Context: an optimization exercise on an open-source flow, tuned for small area and a short achievable clock period. The choices shown serve that exercise and are no tape-out recipe. No run shown here included a check of the RTL's function; only the layout flow was run.

## design/flow/flow/run.sh

```bash
#!/bin/bash
set -e
cp standard.sh standard.sh.log
export SETUP_SLACK_MARGIN=${FLOW_SETUP_MARGIN:-11.5}
export BUFFER_PORTS_ARGS="-buffer_cell sky130_fd_sc_hd__buf_2"
bash standard.sh synth > synth.log 2>&1
R=orfs/results/sky130hd/izhneuron_verilog/base
cp $R/1_2_yosys.v yosys_netlist_before_polar.v.log
python3 flow/polar.py $R/1_2_yosys.v $R/1_2_yosys.polar.v > polar.log 2>&1
mv $R/1_2_yosys.polar.v $R/1_2_yosys.v
rm -f $R/1_synth.odb
bash standard.sh > standard.log 2>&1
```

## design/flow/flow/polar.py

```python
#!/usr/bin/env python3
"""Re-polarise full adders in a mapped sky130hd netlist to remove inverters.

A full adder is self-dual: FA(~a, ~b, ~c) = (~sum, ~cout). Flipping an adder
complements what its inputs must carry and what its outputs carry, so the
inverters around it can move or vanish. The netlist's function is unchanged.
usage: polar.py in.v out.v
"""
import re
import sys
import random
from collections import defaultdict

src = open(sys.argv[1]).read()
cell_re = re.compile(r'^(\s*)(sky130_fd_sc_hd__\w+)\s+(\\\S+\s|\S+)\s*\((.*?)\);\n', re.S | re.M)
pin_re = re.compile(r'\.(\w+)\(\s*([^()]*?)\s*\)')
OUTPINS = {'X', 'Y', 'SUM', 'COUT', 'Q', 'Q_N', 'HI', 'LO'}

cells = []
for m in cell_re.finditer(src):
    pins = [(p, n) for p, n in pin_re.findall(m.group(4))]
    cells.append({'span': m.span(), 'ind': m.group(1), 'type': m.group(2), 'name': m.group(3), 'pins': pins})

outports = set()
for m in re.finditer(r'^\s*output\s+(\[[^\]]*\]\s*)?([^;]+);', src, re.M):
    rng, names = m.group(1), m.group(2)
    for nm in names.split(','):
        nm = nm.strip()
        if rng:
            hi, lo = map(int, re.findall(r'-?\d+', rng))
            for i in range(min(hi, lo), max(hi, lo) + 1):
                outports.add(f"{nm}[{i}]")
        else:
            outports.add(nm)

def is_inv(c):
    return re.match(r'sky130_fd_sc_hd__(inv|clkinv)_\d+$', c['type']) is not None

def is_fa(c):
    return re.match(r'sky130_fd_sc_hd__fa_\d+$', c['type']) is not None

# inverters that can be dissolved: input and output both internal nets
inv_of = {}   # output net -> input net
dissolve = set()
for i, c in enumerate(cells):
    if is_inv(c):
        d = dict(c['pins'])
        if d['Y'] not in outports:
            inv_of[d['Y']] = d['A']
            dissolve.add(i)

def root(net):
    p = 0
    while net in inv_of:
        net = inv_of[net]
        p ^= 1
    return net, p

driver_fa = {}  # net -> fa index
for i, c in enumerate(cells):
    if is_fa(c):
        for p, n in c['pins']:
            if p in ('SUM', 'COUT'):
                driver_fa[n] = i

# consumers: (cell index, pin, root, parity wanted in original terms)
cons = []
for i, c in enumerate(cells):
    if i in dissolve:
        continue
    for p, n in c['pins']:
        if p in OUTPINS:
            continue
        r, par = root(n)
        cons.append((i, p, r, par))
# output ports driven through dissolved inverters need the driving literal too:
# none, since inverters on output ports are kept.

fas = [i for i, c in enumerate(cells) if is_fa(c)]
flip = {i: 0 for i in fas}

def phys(r):
    i = driver_fa.get(r)
    return flip[i] if i is not None else 0

def need(con):
    i, p, r, par = con
    want = par ^ (flip[i] if i in flip else 0)
    return r, want ^ phys(r)    # 1: consumer needs the complement of the physical net

def cost():
    s = set()
    for con in cons:
        r, w = need(con)
        if w:
            s.add(r)
    return len(s)

by_root = defaultdict(list)
for k, con in enumerate(cons):
    by_root[con[2]].append(k)
fa_roots = defaultdict(set)
for k, con in enumerate(cons):
    if con[0] in flip:
        fa_roots[con[0]].add(con[2])
for i in fas:
    for p, n in cells[i]['pins']:
        if p in ('SUM', 'COUT'):
            fa_roots[i].add(n)

def local(rs):
    t = 0
    for r in rs:
        if any(need(cons[k])[1] for k in by_root[r]):
            t += 1
    return t

best = cost()
start = best
random.seed(1)
for it in range(50):
    improved = False
    order = fas[:]
    random.shuffle(order)
    for i in order:
        rs = fa_roots[i]
        before = local(rs)
        flip[i] ^= 1
        after = local(rs)
        if after < before or (after == before and random.random() < 0.0):
            improved = True
        elif after > before or after == before:
            flip[i] ^= 1
    if not improved:
        break
final = cost()

# rewrite
inv_net = {}
new_cells = []
k = 0
def esc(n):
    return n + " " if n.startswith("\\") else n


def inverted(r):
    global k
    if r not in inv_net:
        k += 1
        inv_net[r] = f"_pol{k}_"
        new_cells.append(f"  sky130_fd_sc_hd__inv_1 _polinv{k}_ (\n    .A({esc(r)}),\n    .Y(_pol{k}_)\n  );\n")
    return inv_net[r]

newpins = defaultdict(dict)
for con in cons:
    i, p, r, par = con
    rr, w = need(con)
    newpins[i][p] = inverted(rr) if w else rr

out = []
pos = 0
for i, c in enumerate(cells):
    a, b = c['span']
    out.append(src[pos:a])
    pos = b
    if i in dissolve:
        continue
    pins = []
    for p, n in c['pins']:
        pins.append((p, newpins[i].get(p, n)))
    body = ",\n".join(f"    .{p}({esc(n)})" for p, n in pins)
    out.append(f"{c['ind']}{c['type']} {c['name']}{'' if c['name'].endswith(' ') else ' '}(\n{body}\n  );\n")
tail = src[pos:]
ei = tail.rindex('endmodule')
out.append(tail[:ei])
out.extend(new_cells)
out.append(tail[ei:])
res = "".join(out)
# declare the new nets after the module header's last wire declaration
decl = "".join(f"  wire _pol{j}_;\n" for j in range(1, k + 1))
m = list(re.finditer(r'^\s*wire [^;]*;\n', res, re.M))
p = m[-1].end()
res = res[:p] + decl + res[p:]
open(sys.argv[2], 'w').write(res)
sys.stderr.write(f"polar: {len(fas)} adders, {sum(flip.values())} flipped, "
                 f"{len(dissolve)} inverters removed, {k} added (cost {start} -> {final})\n")
```

## design/flow/standard.sh

```bash
#!/bin/bash
# synth_recipe.tcl (not shown) runs the flow's synth.tcl, then flattens the netlist and writes it again
# the make line also repeats each setting of config.mk as NAME=value (left out here)
make -C /OpenROAD-flow-scripts/flow DESIGN_CONFIG=/design/flow/config.mk WORK_HOME=/design/flow/orfs CLKGATE_MAP_FILE= SYNTH_SCRIPT=/design/flow/synth_recipe.tcl "${@:-finish}"
```

## design/flow/config.mk

```make
export PLATFORM = sky130hd
export DESIGN_NAME = izhneuron_verilog
export DESIGN_NICKNAME = izhneuron_verilog
export VERILOG_FILES = /design/flow/design.v
export SDC_FILE = /design/flow/constraint.sdc
export NUM_CORES = 4
export LEC_CHECK = 0
export CAP_MARGIN = 20
export CORE_MARGIN = 2
export CORE_UTILIZATION = 40
export SLEW_MARGIN = 20
```

## design/flow/constraint.sdc

```tcl
create_clock -name core_clock -period 21.0 [get_ports {clk}]
set_input_delay 4.2000 -clock core_clock [delete_from_list [all_inputs] [get_ports {clk}]]
set_output_delay 4.2000 -clock core_clock [all_outputs]
set_load 0.01 [all_outputs]
```
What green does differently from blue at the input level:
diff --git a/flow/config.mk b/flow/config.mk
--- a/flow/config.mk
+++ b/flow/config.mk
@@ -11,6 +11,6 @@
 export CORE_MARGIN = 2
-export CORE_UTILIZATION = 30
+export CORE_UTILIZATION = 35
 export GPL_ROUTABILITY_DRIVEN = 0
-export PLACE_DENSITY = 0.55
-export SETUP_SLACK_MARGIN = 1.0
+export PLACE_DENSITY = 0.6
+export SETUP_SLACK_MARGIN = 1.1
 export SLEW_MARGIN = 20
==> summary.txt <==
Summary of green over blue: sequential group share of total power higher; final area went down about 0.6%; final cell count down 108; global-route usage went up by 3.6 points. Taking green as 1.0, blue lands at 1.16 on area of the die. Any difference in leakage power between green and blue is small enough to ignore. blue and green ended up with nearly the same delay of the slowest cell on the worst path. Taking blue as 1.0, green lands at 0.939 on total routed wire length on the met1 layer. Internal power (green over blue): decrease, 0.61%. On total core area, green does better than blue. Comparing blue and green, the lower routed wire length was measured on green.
Background: an optimization exercise with open tools, aiming at small area. Do not read the settings as production practice.

== Q ==
==> flow/design.v <==
module calc(input wire clk,
            input wire btnac,
            input wire btnl,
            input wire btnr,
            input wire btnc,
            input wire btnd,
            input wire [15:0] sw,
            output wire [15:0] led);
    reg [15:0] acc;
    reg        btnc_d;
    reg [4:0]  cnt;
    reg        s7;       
    reg        cf;       
    assign led = acc;
    wire press = btnc & ~btnc_d;
    wire act   = press | (cnt != 5'd0);
    wire [1:0] hL, hC, hR, hYE, hP, hNN;
    wire CE, fill, mul, lsl;
    wire [2:0] op = {btnl, btnr, btnd};
    wire clr_n = ~btnac;
    wire a = acc[15];
    wire l = op[2], r = op[1], d = op[0];
    wire [3:0] k = cnt[4:1];
    wire ph  = cnt[0];
    wire big = |sw[15:5];
    wire kz  = (k == 4'd0);
    wire k1  = (k == 4'd1);
    wire k2  = (k == 4'd2);
    wire sh      = ~l & ~r;
    assign lsl   = sh & d;
    wire addsub  = ~l & r;
    wire sub     = addsub & d;
    assign mul   = l & ~r & ~d;
    wire logic_  = l & (r | d);
    wire nn      = l & (r ^ d);
    wire nor_    = l & ~r & d;
    wire [5:0] lt;
    assign lt[0] = 1'b0;
    genvar j;
    for (j = 0; j < 5; j = j + 1) begin : g_lt
        assign lt[j+1] = (~cnt[j] & sw[j]) | (~cnt[j] & lt[j]) | (sw[j] & lt[j]);
    end
    wire shgo = ~big & lt[5];
    wire clr  = sh & (big | (d & sw[4]));
    wire R    = sh & ~d & shgo;
    wire L    = mul | (lsl & shgo);
    wire YE   = (mul & a) | (addsub & k1) | (logic_ & kz);
    assign CE = (mul & a) | (addsub & k1);
    wire P    = (sub & (kz | k2)) | (nor_ & kz);
    wire NN   = nn & kz;
    assign fill = a & ~cnt[4];
    wire run = act & clr_n;
    wire lo  = run & (sh | ~ph);
    wire hi  = run & (sh | ph);
    wire nc  = clr | L | R;
    assign hL  = {hi & L,  lo & L};
    assign hR  = {hi & R,  lo & R};
    assign hC  = {clr_n & ~(hi & nc), clr_n & ~(lo & nc)};
    assign hYE = {hi & YE, lo & YE};
    assign hP  = {hi & P,  lo & P};
    assign hNN = {hi & NN, lo & NN};
    wire [3:0] k_m = cnt[4:1];
    wire [15:0] ge;
    wire [3:0] kp = k_m | {4{~mul}};
    wire [3:0] t2 = {kp[1] & kp[0], kp[1], kp[1] | kp[0], 1'b1};
    wire [7:0] t3 = {t2 & {4{kp[2]}}, t2 | {4{kp[2]}}};
    assign ge = {t3 & {8{kp[3]}}, t3 | {8{kp[3]}}};
    wire [16:0] cn;      
    wire [15:0] nxt;
    wire c8n;
    assign cn[0] = ~hP[0];
    assign cn[8] = ~((cf & ~btnac) | hP[1]);
    genvar i;
    for (i = 0; i < 16; i = i + 1) begin : g_bit
        localparam integer H = i / 8;
        wire con;
        calc_bit u_bit (.xl((i == 0) ? 1'b0 : (i == 8) ? (lsl ? acc[7] : s7) : acc[i-1]), .xc(acc[i]),
                        .xr((i == 15) ? fill : acc[i+1]),
                        .sl(hL[H]), .sc(hC[H]), .sr(hR[H]), .b(sw[i]), .g(ge[i]), .ye(hYE[H]),
                        .cin_n(cn[i]), .nn(hNN[H]), .gn((i == 15) ? 1'b0 : ge[i+1]), .ce(CE),
                        .p(hP[H]), .q(nxt[i]), .cout_n(con));
        if (i == 7) begin : g_c7
            assign c8n = ~con;
        end else if (i != 15) begin : g_c
            assign cn[i+1] = con;
        end
    end
    always @(posedge clk) begin
        btnc_d <= btnc;
        s7 <= acc[7];
        cf <= c8n;
        if (btnac) cnt <= 5'd0;
        else if (act) cnt <= cnt + 5'd1;
        acc <= nxt;
    end
endmodule
module calc_bit(input wire xl, xc, xr, sl, sc, sr, b, g, ye, cin_n, nn, gn, ce, p,
                output wire q, cout_n);
    wire xn = ~((sl & xl) | (sc & xc) | (sr & xr));
    wire yn = ~(b & g & ye);
    wire sn = xn ^ yn ^ cin_n;
    wire con = (xn & yn) | (xn & cin_n) | (yn & cin_n);
    assign q = nn ? con : ~sn;
    assign cout_n = ~((~con & gn & ce) | p);
endmodule
==> flow/config.mk <==
export PLATFORM = sky130hd
export DESIGN_NAME = calc
export DESIGN_NICKNAME = calc
export VERILOG_FILES = /design/flow/design.v
export SDC_FILE = /design/flow/constraint.sdc
export NUM_CORES = 4
export LEC_CHECK = 0
export ABC_AREA = 0
export ABC_CLOCK_PERIOD_IN_PS = 10000
export CAP_MARGIN = 20
export CORE_MARGIN = 2
export CORE_UTILIZATION = 60
export CTS_BUF_LIST = sky130_fd_sc_hd__clkbuf_8
export SLEW_MARGIN = 20
export SYNTH_HIERARCHICAL = 1
export SYNTH_MINIMUM_KEEP_SIZE = 0
==> flow/constraint.sdc <==
create_clock -name core_clock -period 10.0 [get_ports {clk}]
set_input_delay 2.0000 -clock core_clock [delete_from_list [all_inputs] [get_ports {clk}]]
set_output_delay 2.0000 -clock core_clock [all_outputs]
set_load 0.01 [all_outputs]
standard.sh (not shown) runs the stock make flow with config.mk's settings and CLKGATE_MAP_FILE= SYNTH_SCRIPT=/design/flow/synth_recipe.tcl, a recipe that flattens the netlist after the stock synthesis.
==> flow/flow/run.sh <==
#!/bin/bash
# Standard layout, with two changes: the port buffers are the smallest
# buffer cell, and after floorplan every combinational cell gets the smallest
# drive strength that keeps timing (flow/downsize.tcl).
export BUFFER_PORTS_ARGS="-buffer_cell sky130_fd_sc_hd__buf_1"
export POST_FLOORPLAN_TCL="$PWD/flow/downsize.tcl"
export CTS_ARGS="-sink_clustering_enable -repair_clock_nets -dont_use_dummy_load -buf_list sky130_fd_sc_hd__clkbuf_8"
bash standard.sh > standard.log 2>&1
==> flow/flow/downsize.tcl <==
# Run at the end of floorplan: give every combinational cell the smallest
# drive strength of its kind (drive 1) unless that lowers the worst setup
# slack by more than 20 ps.
set base_ws [sta::worst_slack_cmd max]
set n 0
foreach inst [get_cells *] {
  set ref [get_property $inst ref_name]
  if {![regexp {^(sky130_fd_sc_hd__[a-z0-9]+)_([0-9]+)$} $ref -> base drv]} { continue }
  if {[regexp {df|dl|clk|tap|fill|decap|conb|buf|inv} $base]} { continue }
  if {$drv <= 1} { continue }
  set cand [get_lib_cells -quiet */${base}_1]
  if {[llength $cand] == 0} { continue }
  replace_cell $inst [lindex $cand 0]
  if {[sta::worst_slack_cmd max] < $base_ws - 20e-12} {
    replace_cell $inst [lindex [get_lib_cells */$ref] 0]
  } else {
    incr n
  }
}
puts "downsize: $n cells set to drive 1, worst slack [sta::worst_slack_cmd max] (was $base_ws)"
Here is what was changed in the inputs of P compared with Q.
-- flow/flow/run.sh --
<<< Q, line 7
export CTS_ARGS="-sink_clustering_enable -repair_clock_nets -dont_use_dummy_load -buf_list sky130_fd_sc_hd__clkbuf_8"
>>> P, line 7
export CTS_ARGS="-sink_clustering_enable -repair_clock_nets -dont_use_dummy_load -buf_list sky130_fd_sc_hd__clkbuf_8 -sink_clustering_size 30 -sink_clustering_max_diameter 300"
Routed length on met3 of Q is on par with P. Taking Q as the reference, in P number of placement rows comparable; effective utilization at floorplan comparable. Cell area: P vs Q identical. P -> Q: post-detailed-routing wire length delta 0, exact match.
No run of this note included a check of the RTL's function; only the layout flow was run.

[separate check: timing with driven ports]
How much do the figures lean on ideal ports? The routed layouts below were timed once more, with nothing changed but the port constraints.
Step 1: set_driving_cell puts a clkbuf_16 on clk and a buf_2 on each other input, an assumption about the parent block.
Step 2, shift: input delay + t, output delay - t, t = (earliest + latest rising clock arrival at the registers) / 2. This alone moves slack from input paths to output paths.
a / b / c = ideal ports / drivers / drivers and shift; a / b = the first two.
| run | t, ns | setup WS [ns] | worst setup path at the end | worst slew at a driven data input, ns | cell pins on the clock port's net |
|---|---|---|---|---|---|
| Q | 0.286 | 1.256 / 1.257 / 0.971 | input to register | 0.03 | 1 |
| P | 0.286 | 1.256 / 1.257 / 0.971 | input to register | 0.03 | 1 |
After both steps every run listed still meets setup and hold.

════

[What to work on] Scan the lines above for "CORE_UTILIZATION = 35" and for "wire l = op[2], r = op[1], d = op[0];". Repeat exactly the line holding each of them and every line in between.

[Answer area]
+export CORE_UTILIZATION = 35
 export GPL_ROUTABILITY_DRIVEN = 0
-export PLACE_DENSITY = 0.55
-export SETUP_SLACK_MARGIN = 1.0
+export PLACE_DENSITY = 0.6
+export SETUP_SLACK_MARGIN = 1.1
 export SLEW_MARGIN = 20
==> summary.txt <==
Summary of green over blue: sequential group share of total power higher; final area went down about 0.6%; final cell count down 108; global-route usage went up by 3.6 points. Taking green as 1.0, blue lands at 1.16 on area of the die. Any difference in leakage power between green and blue is small enough to ignore. blue and green ended up with nearly the same delay of the slowest cell on the worst path. Taking blue as 1.0, green lands at 0.939 on total routed wire length on the met1 layer. Internal power (green over blue): decrease, 0.61%. On total core area, green does better than blue. Comparing blue and green, the lower routed wire length was measured on green.
Background: an optimization exercise with open tools, aiming at small area. Do not read the settings as production practice.

== Q ==
==> flow/design.v <==
module calc(input wire clk,
            input wire btnac,
            input wire btnl,
            input wire btnr,
            input wire btnc,
            input wire btnd,
            input wire [15:0] sw,
            output wire [15:0] led);
    reg [15:0] acc;
    reg        btnc_d;
    reg [4:0]  cnt;
    reg        s7;       
    reg        cf;       
    assign led = acc;
    wire press = btnc & ~btnc_d;
    wire act   = press | (cnt != 5'd0);
    wire [1:0] hL, hC, hR, hYE, hP, hNN;
    wire CE, fill, mul, lsl;
    wire [2:0] op = {btnl, btnr, btnd};
    wire clr_n = ~btnac;
    wire a = acc[15];
    wire l = op[2], r = op[1], d = op[0];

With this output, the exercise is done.